Today I’m back on track though. I had cereal for breakfast (and only ONE serving!), a homemade healthy mini pizza for lunch with applesauce for “dessert”, and now I’m at work where I’ve had one serving of honey wheat pretzel twists, one caramel, and one rolo (I guess I’m craving caramel)…but oh my, that’s it! I need something of substance! I brought soup with me, but I’m just not in a soup mood. I’ll be fine, I just hope that I don’t go hog wild once I’m home.

I also exercised today. I went for a 45 minute walk/run and it felt awful, well…great, but awful, you know? Haha! It was so hot today and I went at the peak hour of hotness, but it definitely felt great to get outside. I had planned on going for a ride on my new bike (it’s awesome), but I still have yet to get a helmet and I’m far too clumsy to be riding without a helmet. I was SO proud of myself though because I’m not a runner AT ALL and I ran for a lot longer than I’ve been able to in the past. I’ll have to time it once I get home and let you know just HOW long it was. I know that I made it from the first chorus of the song I was listening to through the REST OF THE SONG! I was only planning to go through the second verse, but I felt like I could keep going and once I got through the second chorus, I though…hey, I can STILL keep going and so on and so forth! I was pretty winded, but that’s good right? That means I pushed myself and it’s gonna pay off.

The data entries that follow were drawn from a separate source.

This design comes from an exercise in tuning for a short achievable clock period and few clock cycles on the open sky130 flow, not from production work. RTL that was checked went through simulation tests only; none was proved equivalent to the original.

## oak
## turquoise
module turquoise (
    input  wire        clk,
    input  wire        rst,
    input  wire        cmd_valid,
    output wire        cmd_ready,
    input  wire [1:0]  cmd_op,
    input  wire [7:0]  cmd_data,
    output reg         resp_valid,
    output reg         resp_halted,
    output reg         resp_fault,
    output reg  [15:0] cur_x,
    output reg  [15:0] cur_y,
    output reg         paint_valid,
    output reg  [8:0]  paint_x,
    output reg  [7:0]  paint_y,
    output reg         paint_color
);
clock: 12.0 ns
lec_check: 0
cap_margin: 20
core_margin: 2
core_utilization: 60
cts_cluster_diameter: 80
cts_cluster_size: 25
slew_margin: 20
synth_memory_max_bits: 4096
standard.sh (not shown) runs the stock make flow with config.mk's settings and CLKGATE_MAP_FILE= SYNTH_SCRIPT=/design/flow/synth_recipe.tcl, a recipe that flattens the netlist after the stock synthesis.
==> flow/flow/run.sh <==
#!/bin/bash
# The standard layout (standard.sh), with two changes in how it is made:
#  * timing repair is asked to leave extra setup slack, so it keeps optimising
#    below the design's period (the SDC and the period are not changed);
#  * port buffers are plain buffers instead of the default delay-buffer cell.
set -euo pipefail
export SETUP_SLACK_MARGIN=8.5
export TNS_END_PERCENT=100
export BUFFER_PORTS_ARGS="-buffer_cell sky130_fd_sc_hd__buf_4"
bash standard.sh finish > standard_flow.log 2>&1
Testbench counts of oak, summed over its fixed seeds: cycles 202,313.
Context: an optimization exercise on an open-source flow, tuned for small area, a short achievable clock period and few clock cycles per item. The choices shown serve that exercise and are no tape-out recipe.
In this exercise RTL edits were held to simulation tests only and were not proved equivalent to the original.

pepper:
==> flow/design.v (excerpt) <==
module nmx_sched (
    input  wire         clk,
    input  wire         rst,          
    input  wire         cfg_valid,
    output wire         cfg_ready,
    input  wire [159:0] dur,          
    input  wire [31:0]  chunks,
    input  wire [31:0]  images,
    input  wire [31:0]  layers,
    input  wire [15:0]  actv,
    output wire         ev_valid,
    input  wire         ev_ready,
    output wire [2:0]   ev_stage,
    output wire [3:0]   ev_layer,
    output wire [31:0]  ev_image,
    output wire [31:0]  ev_chunk,
    output wire [63:0]  ev_start,
    output wire [63:0]  ev_end,
    output wire         done,
    output wire         err,
    output wire [7:0]   err_code,
    output wire [31:0]  err_index,
    output wire [31:0]  err_value,
    output wire [31:0]  err_limit,
    output wire [31:0]  evcount
);
Size: roughly 3200 cells after synthesis, roughly 680 flip-flops, ~620 I/O pins.
==> flow/config.mk <==
export PLATFORM = sky130hd
export DESIGN_NAME = nmx_sched
export DESIGN_NICKNAME = nmx_sched
export VERILOG_FILES = /design/flow/design.v
export SDC_FILE = /design/flow/constraint.sdc
export NUM_CORES = 4
export LEC_CHECK = 0
export CAP_MARGIN = 20
export CORE_MARGIN = 2
export CORE_UTILIZATION = 60
export CTS_CLUSTER_DIAMETER = 60
export CTS_CLUSTER_SIZE = 25
export PLACE_DENSITY = 0.75
export SLEW_MARGIN = 20
==> flow/constraint.sdc <==
create_clock -name core_clock -period 16.0 [get_ports {clk}]
set_input_delay 3.2000 -clock core_clock [delete_from_list [all_inputs] [get_ports {clk}]]
set_output_delay 3.2000 -clock core_clock [all_outputs]
set_load 0.01 [all_outputs]
standard.sh (not shown) runs the stock make flow with config.mk's settings and CLKGATE_MAP_FILE= SYNTH_SCRIPT=/design/flow/synth_recipe.tcl, a recipe that flattens the netlist after the stock synthesis.
==> flow/flow/run.sh <==
#!/bin/bash
set -uo pipefail
bash standard.sh SETUP_SLACK_MARGIN=11.5 "BUFFER_PORTS_ARGS=-buffer_cell sky130_fd_sc_hd__buf_1" finish > flow_make.log 2>&1
status=$?
tail -5 flow_make.log
exit $status
Testbench counts of pepper, summed over its fixed seeds: cycles 15,431, events 15,023.
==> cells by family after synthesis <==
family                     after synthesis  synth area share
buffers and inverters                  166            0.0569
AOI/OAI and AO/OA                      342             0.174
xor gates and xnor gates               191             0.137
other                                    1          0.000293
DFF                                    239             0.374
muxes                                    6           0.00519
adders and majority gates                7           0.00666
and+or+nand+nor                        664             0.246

I’m nervous to weigh in on Wednesday because of this weekend, but I’m sure if I keep this up for the next couple of days, I should have dropped at least TWO more pounds. Only time will tell on that one though…

My two-year anniversary with my boyfriend is on June 19th and I’m really hoping to see some physical changes by then. I want to look my best for our “hot date!”
:)



Huzzah.

29 05 2008

I’m feeling SO great right now. I lost FOUR pounds over the past week and today was the third day I’ve exercised in a row! I took a Zumba class with a friend and it was great. I wish I had a YMCA membership, but it’s too expensive. I feel like I might be more committed if I had a membership somewhere, but hey…I’m making progress on my own. Well, that’s not completely true (about being on my own). I have support from almost everyone in my life and it’s great! My boyfriend especially…he’s so proud of the positive steps I’m taking in making this a permanent change. The past two times I’ve gone out to eat, I actually stopped eating when I was full! I know that sounds rather simple, but it’s not and I DID IT!

Well…I need to do some video work, but I just had to let you all know my great news!